22 thoughts on “How Google might Identify Primary Versions of Duplicate Pages”

  1. Hi Bill,
    I am always thankful for the informative posts that you share.
    I have been following your blog for a long time and this ti8me I got something that I was looking for.
    Thanks for the great share.
    have a good weekend.

  2. Hi Robin,

    Glad that you liked this post. I didn’t know that Google would spend a lot of effort determining which page was a primary version of a set of duplicate pages. You have a good weekend, too.

  3. Usually, I never comment on blogs but your article convinced me to comment on it as is written so well. And telling someone how awesome they are is essential so that on my part I convince you to write more often.

  4. One of the factors you listed from the patent for determining the primary document is “the source”. This to me means Google is using a quality, authority, and/or trustworthiness score as a factor for determining which domain wins the primary document SERP battle for duplicate content. Interestingly hasn’t Google also been pushing published and modified date in schema more recently too?

  5. Hi there, simply became aware of your blog thru Google, and located that it’s really informative. I will be grateful for those who continue this in future. Lots of people will be benefited from your writing. Cheers!

  6. Google spends a lot of money when it comes to its search engine so there’s a lot of effort put in to determine which page is a primary version of a set of duplicate pages.. But many SEOers feels (argue) they don’t see any of this in action… What do you think Bill, is it true?

  7. Wow! I really appreciate the fact that you have written on topic and made it so clear, it is a different topic and very less people can write in a manner that everything gets clear. Also, I love the layout of your page and the images used are very attractive.

  8. Goodness! I truly welcome the way that you have composed on subject and made it so clear, it is an alternate theme and less individuals can write in a way that everything gets clear. Additionally, I adore the design of your page and the pictures utilized are exceptionally alluring.

  9. Thank you so much for posting this. I hard heard that you “weren’t supposed to duplicate content” but I didn’t know if that were true, or why it might be the case if it were. I now get it – finally – and thoroughly intend to read through lots more of your blog seeing as I’m trying to sort out my own site. I made a lot of mistakes at the beginning but you don’t know what it is that you don’t know! 🙂

  10. Hi Erika,

    Google spokespeople state that there is no such thing as a duplicate content penalty. Ideally, you don’t want to duplicate content, because every page on your site is a new opportunity to rank for something else that your visitors might be interested in visiting and reading. It’s possible that if Google sees the same title and snippet from two different pages, Google may filter one of those pages out of search results because they want to provide diverse results that are unique.

  11. Hi Targetmedia,

    SEOs wouldn’t see duplicated pages in search results if one or more of the duplicates have been filtered out of those search results.
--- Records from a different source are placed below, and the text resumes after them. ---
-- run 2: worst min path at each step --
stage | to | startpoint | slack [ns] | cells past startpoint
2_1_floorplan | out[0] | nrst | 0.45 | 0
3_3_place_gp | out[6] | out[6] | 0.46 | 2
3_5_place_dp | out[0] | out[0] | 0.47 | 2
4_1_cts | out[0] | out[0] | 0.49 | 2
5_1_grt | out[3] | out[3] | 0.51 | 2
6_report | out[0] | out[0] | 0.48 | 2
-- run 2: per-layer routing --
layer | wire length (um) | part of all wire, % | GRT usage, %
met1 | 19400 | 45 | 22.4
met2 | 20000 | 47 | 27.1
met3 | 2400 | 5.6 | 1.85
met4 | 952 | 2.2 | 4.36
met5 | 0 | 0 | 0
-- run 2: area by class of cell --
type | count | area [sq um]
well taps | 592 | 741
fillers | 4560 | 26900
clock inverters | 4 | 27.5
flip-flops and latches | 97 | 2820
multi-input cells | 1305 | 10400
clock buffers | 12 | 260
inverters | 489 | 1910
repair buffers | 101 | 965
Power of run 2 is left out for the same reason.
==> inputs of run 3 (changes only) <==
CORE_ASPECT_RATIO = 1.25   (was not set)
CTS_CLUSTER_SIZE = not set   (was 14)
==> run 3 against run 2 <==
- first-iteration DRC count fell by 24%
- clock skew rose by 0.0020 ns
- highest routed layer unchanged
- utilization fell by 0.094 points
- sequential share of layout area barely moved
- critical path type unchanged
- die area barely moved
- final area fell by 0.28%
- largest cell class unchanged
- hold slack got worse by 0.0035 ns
## config.mk

```make
export PLATFORM = sky130hd
export DESIGN_NAME = uart_rxd_flat
export DESIGN_NICKNAME = d
export VERILOG_FILES = /design/src/rtl/uart_rxd_if.sv /design/src/rtl/uart_rxd.sv /design/src/flat_wrapper.sv
export SDC_FILE = /design/constraint.sdc
export NUM_CORES = 1
export LEC_CHECK = 0
export ABC_CLOCK_PERIOD_IN_PS = 2540
export BUFFER_PORTS_ARGS = -buffer_cell sky130_fd_sc_hd__clkbuf_2
export CELL_PAD_IN_SITES_DETAIL_PLACEMENT = 1
export CELL_PAD_IN_SITES_GLOBAL_PLACEMENT = 2
export CORE_ASPECT_RATIO = 0.7
export CORE_MARGIN = 3
export CORE_UTILIZATION = 40
export DETAILED_ROUTE_END_ITERATION = 8
export HOLD_SLACK_MARGIN = 0.02
export PLACE_DENSITY_LB_ADDON = 0.1
export SYNTH_ARGS = -nofsm -noshare
export SYNTH_HDL_FRONTEND = slang
export SYNTH_SLANG_ARGS = --single-unit
```

## constraint.sdc

```tcl
create_clock -name clk -period 2.54 [get_ports clk]
set_input_delay 0.254 -clock clk [delete_from_list [all_inputs] [get_ports clk]]
set_output_delay 0.254 -clock clk [all_outputs]
set_load 0.03 [all_outputs]
```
  12. Useful information like this one must be kept and maintained so I will put
    this one on my bookmark list! Thanks for this wonderful post and hoping to
    post more of this!

  13. Hi Sir,

    I am first time visit your website and read this post. really informative. I have 7 years experience in SEO. but daily learn.

    I learn lots of points from this post. this query already in my mind today clear all those things.

    Thanks you so much sir.

  14. Hi there, simply became aware of your blog thru Google, and located that it’s really informative. I will be grateful for those who continue this in future. Lots of people will be benefited from your writing. Cheers!

  15. Hii Bill Slawski, Your topic about identify primary versions of duplicate pages is very informatic thanks to sharing this type of knowledge, actually, I am a doctor and I have a website that’s why I am very curious about Google updates and algorithm. Keep sharing bill

Leave a Reply

Your email address will not be published. Required fields are marked *

This site uses Akismet to reduce spam. Learn how your comment data is processed.